A novel aluminosilicate geopolymer material with low dielectric loss

Geopolymers are generally formed by chemosynthetic aluminosilicate powders with an alkaline silicate solution under approximately ambient conditions. Free Na, water molecules, and hydroxyl ions are the major components determining the dielectric loss in these alkaline geopolymer materials at various radio frequencies. Therefore, it is difficult to decrease the dielectric losses resulting from ion transfer. Previously, we prepared a novel geopolymer material from chemosynthetic Al2O3–2SiO2 powders and phosphoric acid. In comparing phosphate geopolymers with alkaline geopolymers, it can be shown that the dielectric loss of the 2.4H3PO4–Al2O3–2SiO2 geopolymer resulting from ion transfer is reduced due to the lack of free alkali cations (such as Na+ or K+) within these polymers. Therefore, by also decreasing or eliminating the water within the phosphate-based geopolymers through heat treatment, the order of magnitude of its dielectric loss can be reduced from 10−2 to 10−3.
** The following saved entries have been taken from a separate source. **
## src/rtl/mem_arbiter_if.sv

```systemverilog
// Bundle of two requesting masters and one downstream memory port.
// The slave modport is the arbiter's view; the master modport is the
// view of whatever surrounds the arbiter (masters plus downstream memory).
interface mem_arbiter_if;
    logic        m0_req;
    logic        m0_we;
    logic [31:0] m0_addr;
    logic [31:0] m0_wdata;
    logic [3:0]  m0_wstrb;
    logic        m0_done;
    logic [31:0] m0_rdata;

    logic        m1_req;
    logic        m1_we;
    logic [31:0] m1_addr;
    logic [31:0] m1_wdata;
    logic [3:0]  m1_wstrb;
    logic        m1_done;
    logic [31:0] m1_rdata;

    logic        s_req;
    logic        s_we;
    logic [31:0] s_addr;
    logic [31:0] s_wdata;
    logic [3:0]  s_wstrb;
    logic        s_ack;
    logic [31:0] s_rdata;

    modport slave (
        input  m0_req, m0_we, m0_addr, m0_wdata, m0_wstrb,
        output m0_done, m0_rdata,
        input  m1_req, m1_we, m1_addr, m1_wdata, m1_wstrb,
        output m1_done, m1_rdata,
        output s_req, s_we, s_addr, s_wdata, s_wstrb,
        input  s_ack, s_rdata
    );

    modport master (
        output m0_req, m0_we, m0_addr, m0_wdata, m0_wstrb,
        input  m0_done, m0_rdata,
        output m1_req, m1_we, m1_addr, m1_wdata, m1_wstrb,
        input  m1_done, m1_rdata,
        input  s_req, s_we, s_addr, s_wdata, s_wstrb,
        output s_ack, s_rdata
    );
endinterface

```

## src/rtl/mem_arbiter.sv

```systemverilog
// Two-master memory arbiter: m0 (mem stage) and m1 (fetch refill) share one
// downstream port, one transaction in flight (IDLE -> BUSY -> RESP -> IDLE).
// Optional feature macro MEM_ARBITER_RR_EN: when defined, ties are broken
// round-robin; when undefined, m0 always wins ties and no pointer exists.
module mem_arbiter (
    input  logic           clk,
    input  logic           rstn,
    mem_arbiter_if.slave   bus
);

    localparam logic [1:0] IDLE = 2'd0;
    localparam logic [1:0] BUSY = 2'd1;
    localparam logic [1:0] RESP = 2'd2;

    logic [1:0]  state;
    logic        any_req;
    logic        winner;

    logic        sel_we;
    logic [31:0] sel_addr;
    logic [31:0] sel_wdata;
    logic [3:0]  sel_wstrb;

    logic        lat_idx;
    logic        lat_we;
    logic [31:0] lat_addr;
    logic [31:0] lat_wdata;
    logic [3:0]  lat_wstrb;
    logic [31:0] lat_rdata;
    logic        resp;

    assign any_req = bus.m0_req | bus.m1_req;

`ifdef MEM_ARBITER_RR_EN
    logic last_grant;

    // On a tie the master that was not granted last wins; otherwise the lone requester.
    always_comb begin
        winner = 1'b0;
        if (bus.m0_req && bus.m1_req) begin
            winner = ~last_grant;
        end else begin
            winner = bus.m1_req;
        end
    end

    // Pointer remembers the last grant; reset value makes m0 the preferred master.
    always_ff @(posedge clk or negedge rstn) begin
        if (!rstn) begin
            last_grant <= 1'b1;
        end else if (state == IDLE && any_req) begin
            last_grant <= winner;
        end
    end
`else
    // Fixed priority: m1 only wins when m0 is not asking.
    assign winner = ~bus.m0_req;
`endif

    // Route the winning master's request fields toward the capture registers.
    always_comb begin
        sel_we    = bus.m0_we;
        sel_addr  = bus.m0_addr;
        sel_wdata = bus.m0_wdata;
        sel_wstrb = bus.m0_wstrb;
        if (winner) begin
            sel_we    = bus.m1_we;
            sel_addr  = bus.m1_addr;
            sel_wdata = bus.m1_wdata;
            sel_wstrb = bus.m1_wstrb;
        end
    end

    // Transaction FSM; request fields are captured once at grant so later master changes are ignored.
    always_ff @(posedge clk or negedge rstn) begin
        if (!rstn) begin
            state     <= IDLE;
            lat_idx   <= 1'b0;
            lat_we    <= 1'b0;
            lat_addr  <= 32'h0;
            lat_wdata <= 32'h0;
            lat_wstrb <= 4'h0;
            lat_rdata <= 32'h0;
        end else begin
            case (state)
                IDLE: begin
                    if (any_req) begin
                        lat_idx   <= winner;
                        lat_we    <= sel_we;
                        lat_addr  <= sel_addr;
                        lat_wdata <= sel_wdata;
                        lat_wstrb <= sel_wstrb;
                        state     <= BUSY;
                    end
                end
                BUSY: begin
                    if (bus.s_ack) begin
                        lat_rdata <= lat_we ? 32'h0 : bus.s_rdata;
                        state     <= RESP;
                    end
                end
                RESP: begin
                    state <= IDLE;
                end
                default: begin
                    state <= IDLE;
                end
            endcase
        end
    end

    // Downstream request exists only in BUSY, so an async reset drops it immediately.
    assign bus.s_req   = (state == BUSY);
    assign bus.s_we    = lat_we;
    assign bus.s_addr  = lat_addr;
    assign bus.s_wdata = lat_wdata;
    assign bus.s_wstrb = lat_we ? lat_wstrb : 4'b0000;

    // Completion goes only to the captured winner; the other master sees zeros.
    assign resp         = (state == RESP);
    assign bus.m0_done  = resp & ~lat_idx;
    assign bus.m1_done  = resp & lat_idx;
    assign bus.m0_rdata = bus.m0_done ? lat_rdata : 32'h0;
    assign bus.m1_rdata = bus.m1_done ? lat_rdata : 32'h0;

endmodule

```

## src/flat_wrapper.sv

```systemverilog
// flat-port wrapper written by rule: the top's interface ports become plain ports
module mem_arbiter_flat 
  (clk, rstn, bus_m0_req, bus_m0_we, bus_m0_addr, bus_m0_wdata, bus_m0_wstrb, bus_m0_done, bus_m0_rdata, bus_m1_req, bus_m1_we, bus_m1_addr, bus_m1_wdata, bus_m1_wstrb, bus_m1_done, bus_m1_rdata, bus_s_req, bus_s_we, bus_s_addr, bus_s_wdata, bus_s_wstrb, bus_s_ack, bus_s_rdata);
  mem_arbiter_if bus_i ();
  input  logic clk;
  input  logic rstn;
  input wire logic [$bits(bus_i.m0_req)-1:0] bus_m0_req;
  input wire logic [$bits(bus_i.m0_we)-1:0] bus_m0_we;
  input wire logic [$bits(bus_i.m0_addr)-1:0] bus_m0_addr;
  input wire logic [$bits(bus_i.m0_wdata)-1:0] bus_m0_wdata;
  input wire logic [$bits(bus_i.m0_wstrb)-1:0] bus_m0_wstrb;
  output wire logic [$bits(bus_i.m0_done)-1:0] bus_m0_done;
  output wire logic [$bits(bus_i.m0_rdata)-1:0] bus_m0_rdata;
  input wire logic [$bits(bus_i.m1_req)-1:0] bus_m1_req;
  input wire logic [$bits(bus_i.m1_we)-1:0] bus_m1_we;
  input wire logic [$bits(bus_i.m1_addr)-1:0] bus_m1_addr;
  input wire logic [$bits(bus_i.m1_wdata)-1:0] bus_m1_wdata;
  input wire logic [$bits(bus_i.m1_wstrb)-1:0] bus_m1_wstrb;
  output wire logic [$bits(bus_i.m1_done)-1:0] bus_m1_done;
  output wire logic [$bits(bus_i.m1_rdata)-1:0] bus_m1_rdata;
  output wire logic [$bits(bus_i.s_req)-1:0] bus_s_req;
  output wire logic [$bits(bus_i.s_we)-1:0] bus_s_we;
  output wire logic [$bits(bus_i.s_addr)-1:0] bus_s_addr;
  output wire logic [$bits(bus_i.s_wdata)-1:0] bus_s_wdata;
  output wire logic [$bits(bus_i.s_wstrb)-1:0] bus_s_wstrb;
  input wire logic [$bits(bus_i.s_ack)-1:0] bus_s_ack;
  input wire logic [$bits(bus_i.s_rdata)-1:0] bus_s_rdata;
  assign bus_i.m0_req = bus_m0_req;
  assign bus_i.m0_we = bus_m0_we;
  assign bus_i.m0_addr = bus_m0_addr;
  assign bus_i.m0_wdata = bus_m0_wdata;
  assign bus_i.m0_wstrb = bus_m0_wstrb;
  assign bus_m0_done = bus_i.m0_done;
  assign bus_m0_rdata = bus_i.m0_rdata;
  assign bus_i.m1_req = bus_m1_req;
  assign bus_i.m1_we = bus_m1_we;
  assign bus_i.m1_addr = bus_m1_addr;
  assign bus_i.m1_wdata = bus_m1_wdata;
  assign bus_i.m1_wstrb = bus_m1_wstrb;
  assign bus_m1_done = bus_i.m1_done;
  assign bus_m1_rdata = bus_i.m1_rdata;
  assign bus_s_req = bus_i.s_req;
  assign bus_s_we = bus_i.s_we;
  assign bus_s_addr = bus_i.s_addr;
  assign bus_s_wdata = bus_i.s_wdata;
  assign bus_s_wstrb = bus_i.s_wstrb;
  assign bus_i.s_ack = bus_s_ack;
  assign bus_i.s_rdata = bus_s_rdata;
  mem_arbiter u_core (.clk(clk), .rstn(rstn), .bus(bus_i));
endmodule
```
• This paper presents a novel material that is fabricated by chemosynthetic Al2O3–2SiO2 powders and phosphoric acid at room temperature, which can be applied in high-temperature packaging or encapsulating materials. The results showed the dielectric loss of the 2.4H3PO4–Al2O3–2SiO2 geopolymer that is lower than alkali-activated geopolymer materials. By decreasing or eliminating the water within the phosphate-based geopolymers through heat treatment, the orders of magnitude of its dielectric loss must be reduced from 10−2 to 10−3.